- Kyenjojo Location in Uganda
- Coordinates: 00°36′36″N 30°38′39″E﻿ / ﻿0.61000°N 30.64417°E
- Country: Uganda
- Region: Western Region of Uganda
- Sub-region: Toro sub-region
- District: Kyenjojo District
- Elevation: 4,600 ft (1,400 m)

Population (2024 Census)
- • Total: 35,014

= Kyenjojo =

Kyenjojo is a town in the Western Region of Uganda. It is the main municipal, administrative, and commercial center of Kyenjojo District and the site of the district headquarters.

==Location==
Kyenjojo is at the intersection of two major highways. The Kyenjojo–Kabwoya Road makes a T-junction with the Mubende–Fort Portal Road in the middle of town. The town is approximately 51 km, by road, east of Fort Portal, the largest city in the Toro sub-region. This is approximately 245 km, by road, west of Kampala, Uganda's capital and largest city. The coordinates of the town are 0°36'36.0"N, 30°38'39.0"E (Latitude:0.6100; Longitude:30.6442).

==Population==
In 2002, the national census estimated the population of the town at 15,040. In 2010, the Uganda Bureau of Statistics (UBOS) estimated the population at 20,100. In 2011, UBOS estimated the population at 20,900. On 27 August 2014, the national population census put the population at 23,467.

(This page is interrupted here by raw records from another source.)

**src/hw/ising_pkg.sv**
```systemverilog
// shared widths, APB map and defaults; a J row (num_spin_p * bit_j_p) must fit in 32 bits
package ising_pkg;

    ////////////////////
    // default sizes
    ////////////////////
    parameter int NUM_SPIN   = 8;   // spins in the problem
    parameter int BIT_J      = 4;   // signed coupling width
    parameter int BIT_H      = 8;   // signed bias width
    parameter int FLIP_DEPTH = 16;  // flip list entries

    parameter int APB_ADDR_W = 12;
    parameter int APB_DATA_W = 32;

    typedef logic [APB_ADDR_W-1:0] apb_addr_t;  // byte address
    typedef logic [APB_DATA_W-1:0] apb_data_t;

    ////////////////////
    // register map
    ////////////////////
    parameter apb_addr_t CTRL_OFS      = 12'h000;  // bit0 start, bit1 clear done
    parameter apb_addr_t STATUS_OFS    = 12'h004;  // bit0 busy, bit1 done
    parameter apb_addr_t FLIP_CNT_OFS  = 12'h008;
    parameter apb_addr_t SPIN_INIT_OFS = 12'h00C;
    parameter apb_addr_t SPIN_RES_OFS  = 12'h010;  // live spin vector

    // memory regions, one 32-bit word per entry
    parameter apb_addr_t H_BASE    = 12'h080;
    parameter apb_addr_t J_BASE    = 12'h100;
    parameter apb_addr_t FLIP_BASE = 12'h200;

endpackage

```
**src/hw/ising_coupling_mem.sv**
```systemverilog
// flop storage, combinational reads; host indices are expected in range when strobed
`timescale 1ns/1ps

module ising_coupling_mem #(
    parameter int num_spin_p   = ising_pkg::NUM_SPIN,
    parameter int bit_j_p      = ising_pkg::BIT_J,
    parameter int bit_h_p      = ising_pkg::BIT_H,
    parameter int flip_depth_p = ising_pkg::FLIP_DEPTH,
    localparam int idx_w = $clog2(num_spin_p),
    localparam int ptr_w = $clog2(flip_depth_p),
    localparam int rd_w  = (idx_w > ptr_w) ? idx_w : ptr_w,
    localparam int row_w = num_spin_p * bit_j_p
) (
    input  logic                 clk_i,
    input  logic                 rst_i,
    input  logic                 j_we_i,
    input  logic                 h_we_i,
    input  logic [rd_w-1:0]      wr_idx_i,
    input  ising_pkg::apb_data_t wr_data_i,
    input  logic                 compute_sel_i,
    input  logic [rd_w-1:0]      rd_idx_i,
    input  logic [idx_w-1:0]     eng_idx_i,
    output logic [row_w-1:0]     j_row_o,
    output logic [bit_h_p-1:0]   h_val_o
);
    logic [row_w-1:0]   j_mem [num_spin_p];  // row i holds J_ij at bit j*bit_j_p
    logic [bit_h_p-1:0] h_mem [num_spin_p];
    logic [rd_w-1:0]    sel_idx;

    always_ff @(posedge clk_i) begin
        if (rst_i) begin
            for (int i = 0; i < num_spin_p; i++) begin
                j_mem[i] <= '0;
                h_mem[i] <= '0;
            end
        end else begin
            if (j_we_i) j_mem[wr_idx_i[idx_w-1:0]] <= wr_data_i[row_w-1:0];
            if (h_we_i) h_mem[wr_idx_i[idx_w-1:0]] <= wr_data_i[bit_h_p-1:0];
        end
    end

    // load mode serves host readback, compute mode serves the engine
    always_comb begin
        case (compute_sel_i)
            1'b0:    sel_idx = rd_idx_i;
            default: sel_idx = rd_w'(eng_idx_i);
        endcase
    end

    always_comb begin
        j_row_o = '0;
        h_val_o = '0;
        if (int'(sel_idx) < num_spin_p) begin
            j_row_o = j_mem[sel_idx[idx_w-1:0]];
            h_val_o = h_mem[sel_idx[idx_w-1:0]];
        end
    end

endmodule

```
**src/hw/ising_flip_mem.sv**
```systemverilog
// one write port, two combinational read ports; entries hold spin indices only
`timescale 1ns/1ps

module ising_flip_mem #(
    parameter int num_spin_p   = ising_pkg::NUM_SPIN,
    parameter int flip_depth_p = ising_pkg::FLIP_DEPTH,
    localparam int idx_w = $clog2(num_spin_p),
    localparam int ptr_w = $clog2(flip_depth_p),
    localparam int rd_w  = (idx_w > ptr_w) ? idx_w : ptr_w
) (
    input  logic                 clk_i,
    input  logic                 rst_i,
    input  logic                 flip_we_i,
    input  logic [rd_w-1:0]      flip_wr_idx_i,
    input  ising_pkg::apb_data_t flip_wr_data_i,
    input  logic [ptr_w-1:0]     flip_ptr_i,
    output logic [idx_w-1:0]     flip_idx_o,
    input  logic [rd_w-1:0]      rd_idx_i,
    output logic [idx_w-1:0]     flip_idx_rd_o
);
    logic [idx_w-1:0] flip_mem [flip_depth_p];

    always_ff @(posedge clk_i) begin
        if (rst_i) begin
            for (int i = 0; i < flip_depth_p; i++) begin
                flip_mem[i] <= '0;
            end
        end else if (flip_we_i) begin
            flip_mem[flip_wr_idx_i[ptr_w-1:0]] <= flip_wr_data_i[idx_w-1:0];
        end
    end

    assign flip_idx_o = flip_mem[flip_ptr_i];  // engine port

    // host readback, out-of-range reads give 0
    assign flip_idx_rd_o = (int'(rd_idx_i) < flip_depth_p) ? flip_mem[rd_idx_i[ptr_w-1:0]]
                                                           : '0;

endmodule

```
**src/hw/ising_spin_engine.sv**
```systemverilog
// sequential single-spin update, two cycles per flip; flip_cnt_i must stay stable while busy
`timescale 1ns/1ps

module ising_spin_engine #(
    parameter int num_spin_p   = ising_pkg::NUM_SPIN,
    parameter int bit_j_p      = ising_pkg::BIT_J,
    parameter int bit_h_p      = ising_pkg::BIT_H,
    parameter int flip_depth_p = ising_pkg::FLIP_DEPTH,
    localparam int idx_w = $clog2(num_spin_p),
    localparam int ptr_w = $clog2(flip_depth_p),
    localparam int cnt_w = $clog2(flip_depth_p + 1)
) (
    input  logic                          clk_i,
    input  logic                          rst_i,
    input  logic                          start_i,
    input  logic [cnt_w-1:0]              flip_cnt_i,
    input  logic [num_spin_p-1:0]         spin_init_i,
    input  logic [idx_w-1:0]              flip_idx_i,
    input  logic [num_spin_p*bit_j_p-1:0] j_row_i,
    input  logic [bit_h_p-1:0]            h_val_i,
    output logic [ptr_w-1:0]              flip_ptr_o,
    output logic [idx_w-1:0]              eng_idx_o,
    output logic                          compute_sel_o,
    output logic                          busy_o,
    output logic                          done_pulse_o,
    output logic [num_spin_p-1:0]         spin_vec_o
);
    // enough headroom for num_spin_p couplings plus the bias
    localparam int sum_w = bit_j_p + idx_w + 1;
    localparam int fw    = ((sum_w > bit_h_p) ? sum_w : bit_h_p) + 1;

    typedef enum logic [1:0] {
        IDLE,
        FETCH,
        UPDATE
    } state_e;

    state_e                state_q;
    logic [cnt_w-1:0]      step_q;
    logic [idx_w-1:0]      cur_idx_q;
    logic [num_spin_p-1:0] spin_q;
    logic signed [fw-1:0]  field;
    logic                  last;

    assign last          = step_q == flip_cnt_i;
    assign busy_o        = state_q != IDLE;
    assign compute_sel_o = busy_o;
    assign done_pulse_o  = (state_q == FETCH) && last;
    assign flip_ptr_o    = step_q[ptr_w-1:0];
    assign eng_idx_o     = cur_idx_q;
    assign spin_vec_o    = spin_q;

    ////////////////////
    // local field
    ////////////////////
    // h_i + sum over j != i of +-J_ij, sign taken from s_j
    always_comb begin : field_calc
        logic signed [bit_j_p-1:0] j_c;
        field = $signed(h_val_i);
        for (int j = 0; j < num_spin_p; j++) begin
            j_c = $signed(j_row_i[j*bit_j_p +: bit_j_p]);
            if (idx_w'(j) != cur_idx_q) begin
                if (spin_q[j]) field = field + j_c;
                else           field = field - j_c;
            end
        end
    end

    ////////////////////
    // control
    ////////////////////
    always_ff @(posedge clk_i) begin
        if (rst_i) begin
            state_q   <= IDLE;
            step_q    <= '0;
            cur_idx_q <= '0;
            spin_q    <= '0;
        end else begin
            case (state_q)
                IDLE: begin
                    if (start_i) begin
                        spin_q  <= spin_init_i;
                        step_q  <= '0;
                        state_q <= FETCH;
                    end
                end
                FETCH: begin
                    if (last) begin
                        state_q <= IDLE;  // done_pulse_o is high in this cycle
                    end else begin
                        cur_idx_q <= flip_idx_i;
                        state_q   <= UPDATE;
                    end
                end
                UPDATE: begin
                    spin_q[cur_idx_q] <= ~field[fw-1];  // field >= 0 gives 1
                    step_q            <= step_q + 1'b1;
                    state_q           <= FETCH;
                end
                default: state_q <= IDLE;
            endcase
        end
    end

    a_idx_range: assert property (@(posedge clk_i) disable iff (rst_i)
        state_q == UPDATE |-> int'(cur_idx_q) < num_spin_p);

    a_done_exit: assert property (@(posedge clk_i) disable iff (rst_i)
        done_pulse_o |-> busy_o ##1 !busy_o);

endmodule

```
**src/hw/ising_apb_regs.sv**
```systemverilog
// word accesses only (paddr_i[1:0] ignored); no wait states; num_spin_p must not exceed 32
`timescale 1ns/1ps

module ising_apb_regs #(
    parameter int num_spin_p   = ising_pkg::NUM_SPIN,
    parameter int bit_j_p      = ising_pkg::BIT_J,
    parameter int bit_h_p      = ising_pkg::BIT_H,
    parameter int flip_depth_p = ising_pkg::FLIP_DEPTH,
    localparam int idx_w = $clog2(num_spin_p),
    localparam int ptr_w = $clog2(flip_depth_p),
    localparam int cnt_w = $clog2(flip_depth_p + 1),
    localparam int rd_w  = (idx_w > ptr_w) ? idx_w : ptr_w
) (
    input  logic                         clk_i,
    input  logic                         rst_i,
    input  ising_pkg::apb_addr_t         paddr_i,
    input  logic                         psel_i,
    input  logic                         penable_i,
    input  logic                         pwrite_i,
    input  ising_pkg::apb_data_t         pwdata_i,
    output ising_pkg::apb_data_t         prdata_o,
    output logic                         pready_o,
    output logic                         pslverr_o,
    input  logic                         busy_i,
    input  logic                         done_pulse_i,
    input  logic [num_spin_p-1:0]        spin_vec_i,
    input  logic [num_spin_p*bit_j_p-1:0] j_row_i,
    input  logic [bit_h_p-1:0]           h_val_i,
    input  logic [idx_w-1:0]             flip_idx_rd_i,
    output logic                         start_o,
    output logic [cnt_w-1:0]             flip_cnt_o,
    output logic [num_spin_p-1:0]        spin_init_o,
    output logic                         j_we_o,
    output logic                         h_we_o,
    output logic                         flip_we_o,
    output logic [rd_w-1:0]              wr_idx_o,
    output ising_pkg::apb_data_t         wr_data_o,
    output logic [rd_w-1:0]              rd_idx_o,
    output logic                         irq_o
);
    import ising_pkg::*;

    logic      access, wr_ok, err, reg_hit, done_q;
    logic      h_hit, j_hit, flip_hit, mem_hit, busy_err, cnt_err;
    apb_addr_t h_ofs, j_ofs, f_ofs, ofs;
    apb_data_t reg_rdata;

    assign access = psel_i & penable_i;

    ////////////////////
    // region decode
    ////////////////////
    // addresses below a base wrap to a large offset and miss
    assign h_ofs    = (paddr_i - H_BASE) >> 2;
    assign j_ofs    = (paddr_i - J_BASE) >> 2;
    assign f_ofs    = (paddr_i - FLIP_BASE) >> 2;
    assign h_hit    = h_ofs < apb_addr_t'(num_spin_p);
    assign j_hit    = j_ofs < apb_addr_t'(num_spin_p);
    assign flip_hit = f_ofs < apb_addr_t'(flip_depth_p);
    assign mem_hit  = h_hit | j_hit | flip_hit;
    assign ofs      = flip_hit ? f_ofs : (h_hit ? h_ofs : j_ofs);

    always_comb begin
        reg_hit   = 1'b1;
        reg_rdata = '0;
        case (paddr_i)
            CTRL_OFS:      reg_rdata = '0;  // start and clear are self-clearing
            STATUS_OFS:    reg_rdata = apb_data_t'({done_q, busy_i});
            FLIP_CNT_OFS:  reg_rdata = apb_data_t'(flip_cnt_o);
            SPIN_INIT_OFS: reg_rdata = apb_data_t'(spin_init_o);
            SPIN_RES_OFS:  reg_rdata = apb_data_t'(spin_vec_i);
            default:       reg_hit = 1'b0;
        endcase
    end

    // error rules
    assign busy_err = pwrite_i & busy_i
                    & (mem_hit | paddr_i == FLIP_CNT_OFS | paddr_i == SPIN_INIT_OFS);
    assign cnt_err  = pwrite_i & (paddr_i == FLIP_CNT_OFS)
                    & (pwdata_i > apb_data_t'(flip_depth_p));
    assign err      = ~(reg_hit | mem_hit) | busy_err | cnt_err;

    assign wr_ok     = access & pwrite_i & ~err;
    assign pready_o  = 1'b1;
    assign pslverr_o = access & err;

    ////////////////////
    // writes
    ////////////////////
    assign j_we_o    = wr_ok & j_hit;
    assign h_we_o    = wr_ok & h_hit;
    assign flip_we_o = wr_ok & flip_hit;
    assign wr_idx_o  = ofs[rd_w-1:0];
    assign rd_idx_o  = ofs[rd_w-1:0];
    assign wr_data_o = pwdata_i;
    assign start_o   = wr_ok & (paddr_i == CTRL_OFS) & pwdata_i[0] & ~busy_i;
    assign irq_o     = done_q;

    always_ff @(posedge clk_i) begin
        if (rst_i) begin
            flip_cnt_o  <= '0;
            spin_init_o <= '0;
            done_q      <= 1'b0;
        end else begin
            if (wr_ok && paddr_i == FLIP_CNT_OFS) flip_cnt_o <= pwdata_i[cnt_w-1:0];
            if (wr_ok && paddr_i == SPIN_INIT_OFS) spin_init_o <= pwdata_i[num_spin_p-1:0];
            if (done_pulse_i) begin
                done_q <= 1'b1;
            end else if (start_o || (wr_ok && paddr_i == CTRL_OFS && pwdata_i[1])) begin
                done_q <= 1'b0;  // a new run also drops the old done
            end
        end
    end

    // readback, zero outside a read access
    always_comb begin
        prdata_o = '0;
        if (access && !pwrite_i) begin
            if (reg_hit)       prdata_o = reg_rdata;
            else if (h_hit)    prdata_o = apb_data_t'($signed(h_val_i));
            else if (j_hit)    prdata_o = apb_data_t'(j_row_i);
            else if (flip_hit) prdata_o = apb_data_t'(flip_idx_rd_i);
        end
    end

    // the engine must take an accepted start in the next cycle
    a_start_busy: assert property (@(posedge clk_i) disable iff (rst_i)
        start_o |=> busy_i);

endmodule

```
**src/hw/ising_core_top.sv**
```systemverilog
// num_spin_p and flip_depth_p must be at least 2, num_spin_p at most 32, J row at most 32 bits
`timescale 1ns/1ps

module ising_core_top #(
    parameter int num_spin_p   = ising_pkg::NUM_SPIN,
    parameter int bit_j_p      = ising_pkg::BIT_J,
    parameter int bit_h_p      = ising_pkg::BIT_H,
    parameter int flip_depth_p = ising_pkg::FLIP_DEPTH
) (
    input  logic                 clk_i,
    input  logic                 rst_i,
    input  ising_pkg::apb_addr_t paddr_i,
    input  logic                 psel_i,
    input  logic                 penable_i,
    input  logic                 pwrite_i,
    input  ising_pkg::apb_data_t pwdata_i,
    output ising_pkg::apb_data_t prdata_o,
    output logic                 pready_o,
    output logic                 pslverr_o,
    output logic                 irq_o
);
    import ising_pkg::*;

    localparam int idx_w = $clog2(num_spin_p);
    localparam int ptr_w = $clog2(flip_depth_p);
    localparam int cnt_w = $clog2(flip_depth_p + 1);
    localparam int rd_w  = (idx_w > ptr_w) ? idx_w : ptr_w;
    localparam int row_w = num_spin_p * bit_j_p;

    // host side
    logic              j_we;
    logic              h_we;
    logic              flip_we;
    logic [rd_w-1:0]   wr_idx;
    logic [rd_w-1:0]   rd_idx;
    apb_data_t         wr_data;
    logic [row_w-1:0]  j_row;
    logic [bit_h_p-1:0] h_val;
    logic [idx_w-1:0]  flip_idx_rd;

    // engine side
    logic                  start;
    logic                  busy;
    logic                  done_pulse;
    logic                  compute_sel;
    logic [cnt_w-1:0]      flip_cnt;
    logic [num_spin_p-1:0] spin_init;
    logic [num_spin_p-1:0] spin_vec;
    logic [idx_w-1:0]      eng_idx;
    logic [ptr_w-1:0]      flip_ptr;
    logic [idx_w-1:0]      flip_idx;

    ising_apb_regs #(
        .num_spin_p   (num_spin_p  ),
        .bit_j_p      (bit_j_p     ),
        .bit_h_p      (bit_h_p     ),
        .flip_depth_p (flip_depth_p)
    ) i_regs (
        .clk_i, .rst_i,
        .paddr_i, .psel_i, .penable_i, .pwrite_i, .pwdata_i,
        .prdata_o, .pready_o, .pslverr_o,
        .busy_i        (busy       ),
        .done_pulse_i  (done_pulse ),
        .spin_vec_i    (spin_vec   ),
        .j_row_i       (j_row      ),
        .h_val_i       (h_val      ),
        .flip_idx_rd_i (flip_idx_rd),
        .start_o       (start      ),
        .flip_cnt_o    (flip_cnt   ),
        .spin_init_o   (spin_init  ),
        .j_we_o        (j_we       ),
        .h_we_o        (h_we       ),
        .flip_we_o     (flip_we    ),
        .wr_idx_o      (wr_idx     ),
        .wr_data_o     (wr_data    ),
        .rd_idx_o      (rd_idx     ),
        .irq_o
    );

    ising_coupling_mem #(
        .num_spin_p   (num_spin_p  ),
        .bit_j_p      (bit_j_p     ),
        .bit_h_p      (bit_h_p     ),
        .flip_depth_p (flip_depth_p)
    ) i_coupling_mem (
        .clk_i, .rst_i,
        .j_we_i        (j_we       ),
        .h_we_i        (h_we       ),
        .wr_idx_i      (wr_idx     ),
        .wr_data_i     (wr_data    ),
        .compute_sel_i (compute_sel),  // high while the engine runs
        .rd_idx_i      (rd_idx     ),
        .eng_idx_i     (eng_idx    ),
        .j_row_o       (j_row      ),
        .h_val_o       (h_val      )
    );

    ising_flip_mem #(
        .num_spin_p   (num_spin_p  ),
        .flip_depth_p (flip_depth_p)
    ) i_flip_mem (
        .clk_i, .rst_i,
        .flip_we_i      (flip_we    ),
        .flip_wr_idx_i  (wr_idx     ),
        .flip_wr_data_i (wr_data    ),
        .flip_ptr_i     (flip_ptr   ),
        .flip_idx_o     (flip_idx   ),
        .rd_idx_i       (rd_idx     ),
        .flip_idx_rd_o  (flip_idx_rd)
    );

    ising_spin_engine #(
        .num_spin_p   (num_spin_p  ),
        .bit_j_p      (bit_j_p     ),
        .bit_h_p      (bit_h_p     ),
        .flip_depth_p (flip_depth_p)
    ) i_engine (
        .clk_i, .rst_i,
        .start_i       (start      ),
        .flip_cnt_i    (flip_cnt   ),
        .spin_init_i   (spin_init  ),
        .flip_idx_i    (flip_idx   ),
        .j_row_i       (j_row      ),
        .h_val_i       (h_val      ),
        .flip_ptr_o    (flip_ptr   ),
        .eng_idx_o     (eng_idx    ),
        .compute_sel_o (compute_sel),
        .busy_o        (busy       ),
        .done_pulse_o  (done_pulse ),
        .spin_vec_o    (spin_vec   )
    );

endmodule

```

In 2015, the town's population was projected at 23,700. In 2020, the mid-year population of Kyenjojo Town Council was projected at 28,600. It was calculated that the population of the town increased at an average annual rate of 3.8 percent, between 2015 and 2020.

==Points of interest==
The following additional points of interest are within the town limits or close to the edges of town: the offices of Kyenjojo Town Council, the offices of Kyenjojo District Local Government, Kyenjojo central market, Kyenjojo General Hospital, a public hospital administered by the Uganda Ministry of Health and a mobile Branch of PostBank Uganda. Opportunity Bank Uganda and Centenary Bank also maintain branches in the town.